### [Problem description]
Start at the line below containing "reg -> out \\" and stop at the line containing "and inverters \\". Repeat every line of that stretch exactly, and nothing outside it.
──────── Records to process ────────
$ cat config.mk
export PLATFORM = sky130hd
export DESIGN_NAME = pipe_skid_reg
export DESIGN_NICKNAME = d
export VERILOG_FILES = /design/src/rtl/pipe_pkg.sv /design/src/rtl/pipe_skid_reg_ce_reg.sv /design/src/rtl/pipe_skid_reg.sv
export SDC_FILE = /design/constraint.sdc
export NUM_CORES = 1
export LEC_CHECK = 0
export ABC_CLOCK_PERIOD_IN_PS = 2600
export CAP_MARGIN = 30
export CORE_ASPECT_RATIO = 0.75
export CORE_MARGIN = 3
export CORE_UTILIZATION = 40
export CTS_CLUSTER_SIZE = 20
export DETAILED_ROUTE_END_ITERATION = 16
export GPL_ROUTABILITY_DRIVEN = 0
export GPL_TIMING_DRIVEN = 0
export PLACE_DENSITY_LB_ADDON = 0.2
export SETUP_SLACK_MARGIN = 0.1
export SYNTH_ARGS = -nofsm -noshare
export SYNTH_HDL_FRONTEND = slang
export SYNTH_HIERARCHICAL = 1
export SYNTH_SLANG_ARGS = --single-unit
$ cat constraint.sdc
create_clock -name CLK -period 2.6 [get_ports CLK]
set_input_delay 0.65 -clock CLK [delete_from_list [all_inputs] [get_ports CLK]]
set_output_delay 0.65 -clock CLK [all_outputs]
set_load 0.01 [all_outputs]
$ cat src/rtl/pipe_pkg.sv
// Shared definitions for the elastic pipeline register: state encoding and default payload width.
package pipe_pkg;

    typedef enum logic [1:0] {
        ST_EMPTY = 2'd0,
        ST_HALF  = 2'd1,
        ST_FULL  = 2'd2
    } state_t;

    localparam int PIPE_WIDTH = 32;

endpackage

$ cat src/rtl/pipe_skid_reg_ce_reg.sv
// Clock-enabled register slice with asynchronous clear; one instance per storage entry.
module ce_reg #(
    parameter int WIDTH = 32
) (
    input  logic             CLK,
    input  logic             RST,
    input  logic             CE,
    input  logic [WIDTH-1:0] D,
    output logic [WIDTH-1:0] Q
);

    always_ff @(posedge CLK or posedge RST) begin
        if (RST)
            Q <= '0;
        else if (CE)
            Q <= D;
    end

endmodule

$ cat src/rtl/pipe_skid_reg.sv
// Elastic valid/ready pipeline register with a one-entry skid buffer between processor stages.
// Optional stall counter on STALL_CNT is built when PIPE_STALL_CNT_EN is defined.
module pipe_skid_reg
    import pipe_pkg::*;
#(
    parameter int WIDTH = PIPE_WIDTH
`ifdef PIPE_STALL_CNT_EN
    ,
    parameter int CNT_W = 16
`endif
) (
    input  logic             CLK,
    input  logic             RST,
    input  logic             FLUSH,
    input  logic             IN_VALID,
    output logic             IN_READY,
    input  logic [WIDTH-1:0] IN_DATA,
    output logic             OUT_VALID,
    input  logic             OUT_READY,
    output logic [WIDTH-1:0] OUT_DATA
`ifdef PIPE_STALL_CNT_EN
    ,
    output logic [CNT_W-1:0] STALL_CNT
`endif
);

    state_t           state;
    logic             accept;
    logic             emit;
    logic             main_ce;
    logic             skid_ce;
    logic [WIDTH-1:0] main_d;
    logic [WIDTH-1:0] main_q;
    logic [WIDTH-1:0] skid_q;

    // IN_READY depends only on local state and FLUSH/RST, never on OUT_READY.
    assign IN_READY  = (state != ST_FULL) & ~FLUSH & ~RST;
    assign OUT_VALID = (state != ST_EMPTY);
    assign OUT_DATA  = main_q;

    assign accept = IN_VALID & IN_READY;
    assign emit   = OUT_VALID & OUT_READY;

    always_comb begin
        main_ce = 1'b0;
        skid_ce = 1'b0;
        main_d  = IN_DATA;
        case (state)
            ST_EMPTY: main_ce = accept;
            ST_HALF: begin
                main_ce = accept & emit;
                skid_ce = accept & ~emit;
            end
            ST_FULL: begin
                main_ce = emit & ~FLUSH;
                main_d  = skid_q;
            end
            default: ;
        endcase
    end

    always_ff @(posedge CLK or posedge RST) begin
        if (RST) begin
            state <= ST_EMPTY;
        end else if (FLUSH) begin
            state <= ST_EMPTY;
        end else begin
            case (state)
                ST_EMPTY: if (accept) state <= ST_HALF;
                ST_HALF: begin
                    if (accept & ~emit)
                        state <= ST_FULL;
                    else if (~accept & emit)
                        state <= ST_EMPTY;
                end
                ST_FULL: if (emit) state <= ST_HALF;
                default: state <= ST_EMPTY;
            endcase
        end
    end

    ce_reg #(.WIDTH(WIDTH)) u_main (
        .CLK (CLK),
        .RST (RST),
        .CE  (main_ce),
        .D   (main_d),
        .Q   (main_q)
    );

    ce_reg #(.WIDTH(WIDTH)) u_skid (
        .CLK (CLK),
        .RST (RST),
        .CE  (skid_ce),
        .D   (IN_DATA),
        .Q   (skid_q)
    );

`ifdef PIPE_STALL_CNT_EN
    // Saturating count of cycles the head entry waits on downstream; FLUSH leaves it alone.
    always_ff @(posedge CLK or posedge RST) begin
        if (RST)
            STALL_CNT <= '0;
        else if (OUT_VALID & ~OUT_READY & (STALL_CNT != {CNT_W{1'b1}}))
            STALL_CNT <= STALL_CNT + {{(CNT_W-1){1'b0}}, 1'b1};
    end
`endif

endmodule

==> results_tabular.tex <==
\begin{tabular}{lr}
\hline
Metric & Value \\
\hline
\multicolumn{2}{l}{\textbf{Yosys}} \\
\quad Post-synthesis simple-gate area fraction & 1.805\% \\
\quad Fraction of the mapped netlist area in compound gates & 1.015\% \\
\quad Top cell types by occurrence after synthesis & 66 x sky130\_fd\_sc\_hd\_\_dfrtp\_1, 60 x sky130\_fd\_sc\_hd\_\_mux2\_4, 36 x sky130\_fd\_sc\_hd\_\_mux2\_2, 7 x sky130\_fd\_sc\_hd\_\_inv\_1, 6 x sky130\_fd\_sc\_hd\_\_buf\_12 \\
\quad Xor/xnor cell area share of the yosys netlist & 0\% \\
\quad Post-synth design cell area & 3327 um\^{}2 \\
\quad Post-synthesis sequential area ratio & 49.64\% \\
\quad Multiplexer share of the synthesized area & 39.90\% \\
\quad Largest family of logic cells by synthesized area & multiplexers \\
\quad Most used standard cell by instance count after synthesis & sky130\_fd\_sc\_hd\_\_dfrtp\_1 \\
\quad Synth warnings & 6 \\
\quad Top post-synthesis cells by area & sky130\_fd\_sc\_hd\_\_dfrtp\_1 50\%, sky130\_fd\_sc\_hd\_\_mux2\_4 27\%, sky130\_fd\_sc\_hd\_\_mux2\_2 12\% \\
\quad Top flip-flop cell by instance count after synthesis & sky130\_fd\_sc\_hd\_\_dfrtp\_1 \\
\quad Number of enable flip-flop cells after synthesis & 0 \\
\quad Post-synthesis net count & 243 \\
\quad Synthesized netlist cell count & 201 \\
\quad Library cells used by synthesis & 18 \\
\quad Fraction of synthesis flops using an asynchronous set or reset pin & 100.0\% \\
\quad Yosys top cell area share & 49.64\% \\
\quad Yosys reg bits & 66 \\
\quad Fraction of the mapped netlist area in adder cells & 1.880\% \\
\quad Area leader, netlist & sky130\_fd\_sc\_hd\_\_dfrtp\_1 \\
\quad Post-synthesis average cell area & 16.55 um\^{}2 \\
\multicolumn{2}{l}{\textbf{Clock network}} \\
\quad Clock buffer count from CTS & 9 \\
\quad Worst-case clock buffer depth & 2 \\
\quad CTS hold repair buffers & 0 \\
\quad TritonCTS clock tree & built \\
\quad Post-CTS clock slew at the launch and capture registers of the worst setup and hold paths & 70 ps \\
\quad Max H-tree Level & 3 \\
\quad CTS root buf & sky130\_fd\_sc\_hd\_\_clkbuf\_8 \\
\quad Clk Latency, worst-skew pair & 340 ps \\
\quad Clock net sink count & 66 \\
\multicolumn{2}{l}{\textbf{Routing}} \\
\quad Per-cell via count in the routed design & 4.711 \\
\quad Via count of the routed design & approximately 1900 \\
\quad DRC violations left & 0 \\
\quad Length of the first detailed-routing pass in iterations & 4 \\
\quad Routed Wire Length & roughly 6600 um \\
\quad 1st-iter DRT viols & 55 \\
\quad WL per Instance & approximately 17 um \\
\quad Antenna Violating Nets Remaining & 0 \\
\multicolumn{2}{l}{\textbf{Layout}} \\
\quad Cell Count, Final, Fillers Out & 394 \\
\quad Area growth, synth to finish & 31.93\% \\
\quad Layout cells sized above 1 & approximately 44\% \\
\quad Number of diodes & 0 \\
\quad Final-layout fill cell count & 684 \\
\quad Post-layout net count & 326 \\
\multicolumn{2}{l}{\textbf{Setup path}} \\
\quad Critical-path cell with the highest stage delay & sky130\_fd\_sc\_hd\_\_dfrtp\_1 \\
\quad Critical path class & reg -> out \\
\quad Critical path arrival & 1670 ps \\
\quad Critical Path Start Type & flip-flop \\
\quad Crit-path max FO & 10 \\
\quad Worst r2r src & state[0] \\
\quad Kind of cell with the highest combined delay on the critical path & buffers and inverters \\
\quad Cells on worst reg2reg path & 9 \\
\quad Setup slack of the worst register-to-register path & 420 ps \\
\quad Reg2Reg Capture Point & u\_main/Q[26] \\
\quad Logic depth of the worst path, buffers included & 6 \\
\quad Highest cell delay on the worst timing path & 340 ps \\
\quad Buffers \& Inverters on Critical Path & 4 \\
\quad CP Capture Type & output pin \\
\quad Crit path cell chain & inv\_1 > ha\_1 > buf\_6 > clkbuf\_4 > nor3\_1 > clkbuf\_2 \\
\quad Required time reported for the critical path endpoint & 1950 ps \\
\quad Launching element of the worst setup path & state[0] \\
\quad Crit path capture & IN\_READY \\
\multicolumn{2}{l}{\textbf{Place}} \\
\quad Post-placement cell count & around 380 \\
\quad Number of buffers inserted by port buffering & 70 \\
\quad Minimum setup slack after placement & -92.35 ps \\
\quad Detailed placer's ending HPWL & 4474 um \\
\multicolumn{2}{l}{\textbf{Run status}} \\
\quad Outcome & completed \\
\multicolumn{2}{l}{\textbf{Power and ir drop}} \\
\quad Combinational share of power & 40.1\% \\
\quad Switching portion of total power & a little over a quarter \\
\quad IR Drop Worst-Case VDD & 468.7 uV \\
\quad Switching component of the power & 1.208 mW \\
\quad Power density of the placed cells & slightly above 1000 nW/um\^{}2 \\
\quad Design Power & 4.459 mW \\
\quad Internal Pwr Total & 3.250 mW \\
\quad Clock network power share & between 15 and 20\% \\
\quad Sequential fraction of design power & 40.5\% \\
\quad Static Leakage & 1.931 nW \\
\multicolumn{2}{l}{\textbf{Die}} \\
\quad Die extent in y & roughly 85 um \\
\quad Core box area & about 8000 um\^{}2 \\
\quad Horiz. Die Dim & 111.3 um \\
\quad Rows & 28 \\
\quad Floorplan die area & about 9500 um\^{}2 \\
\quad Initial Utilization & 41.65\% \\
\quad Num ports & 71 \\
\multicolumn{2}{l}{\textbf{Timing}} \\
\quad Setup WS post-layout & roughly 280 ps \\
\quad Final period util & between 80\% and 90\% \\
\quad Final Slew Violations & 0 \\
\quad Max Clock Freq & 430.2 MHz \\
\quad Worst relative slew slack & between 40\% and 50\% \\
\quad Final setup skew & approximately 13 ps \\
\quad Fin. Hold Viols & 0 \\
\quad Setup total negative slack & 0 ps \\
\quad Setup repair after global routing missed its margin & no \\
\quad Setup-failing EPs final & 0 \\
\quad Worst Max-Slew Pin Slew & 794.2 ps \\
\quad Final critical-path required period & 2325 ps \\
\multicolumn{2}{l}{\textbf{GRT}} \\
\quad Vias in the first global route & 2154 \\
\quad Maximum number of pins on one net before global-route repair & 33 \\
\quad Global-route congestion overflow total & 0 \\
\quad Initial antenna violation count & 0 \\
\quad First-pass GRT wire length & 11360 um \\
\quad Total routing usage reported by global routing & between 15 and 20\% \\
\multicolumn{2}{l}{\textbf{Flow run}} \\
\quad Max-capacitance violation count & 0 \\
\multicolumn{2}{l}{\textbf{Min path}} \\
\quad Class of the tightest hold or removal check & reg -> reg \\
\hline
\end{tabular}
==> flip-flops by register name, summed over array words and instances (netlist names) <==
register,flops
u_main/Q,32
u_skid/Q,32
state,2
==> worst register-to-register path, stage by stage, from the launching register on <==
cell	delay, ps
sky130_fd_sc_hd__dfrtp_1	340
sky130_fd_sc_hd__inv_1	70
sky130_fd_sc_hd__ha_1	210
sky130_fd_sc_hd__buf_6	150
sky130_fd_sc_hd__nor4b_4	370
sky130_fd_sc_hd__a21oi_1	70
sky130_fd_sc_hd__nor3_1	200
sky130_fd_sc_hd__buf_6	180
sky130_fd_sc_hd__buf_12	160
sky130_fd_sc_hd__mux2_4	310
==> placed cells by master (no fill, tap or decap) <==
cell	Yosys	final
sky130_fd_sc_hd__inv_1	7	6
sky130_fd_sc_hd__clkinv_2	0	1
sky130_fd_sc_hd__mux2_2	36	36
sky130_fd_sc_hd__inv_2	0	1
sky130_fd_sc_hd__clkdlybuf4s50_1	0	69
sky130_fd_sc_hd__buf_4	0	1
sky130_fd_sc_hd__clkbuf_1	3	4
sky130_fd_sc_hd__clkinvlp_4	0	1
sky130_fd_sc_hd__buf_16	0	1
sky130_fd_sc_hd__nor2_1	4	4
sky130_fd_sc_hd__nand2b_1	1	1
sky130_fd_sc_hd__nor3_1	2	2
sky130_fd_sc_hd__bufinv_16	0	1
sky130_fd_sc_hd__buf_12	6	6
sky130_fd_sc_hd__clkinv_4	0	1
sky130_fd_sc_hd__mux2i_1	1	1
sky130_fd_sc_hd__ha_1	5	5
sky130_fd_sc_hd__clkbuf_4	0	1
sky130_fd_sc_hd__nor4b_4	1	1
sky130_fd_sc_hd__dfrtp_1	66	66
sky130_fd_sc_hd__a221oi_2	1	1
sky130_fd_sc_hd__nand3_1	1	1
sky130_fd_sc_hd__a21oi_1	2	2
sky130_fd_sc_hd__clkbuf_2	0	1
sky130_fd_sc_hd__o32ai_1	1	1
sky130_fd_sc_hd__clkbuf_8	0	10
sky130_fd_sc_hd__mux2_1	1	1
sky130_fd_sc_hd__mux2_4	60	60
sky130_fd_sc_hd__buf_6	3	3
────────
### [Your solution]
\quad Critical path class & reg -> out \\
\quad Critical path arrival & 1670 ps \\
\quad Critical Path Start Type & flip-flop \\
\quad Crit-path max FO & 10 \\
\quad Worst r2r src & state[0] \\
\quad Kind of cell with the highest combined delay on the critical path & buffers and inverters \\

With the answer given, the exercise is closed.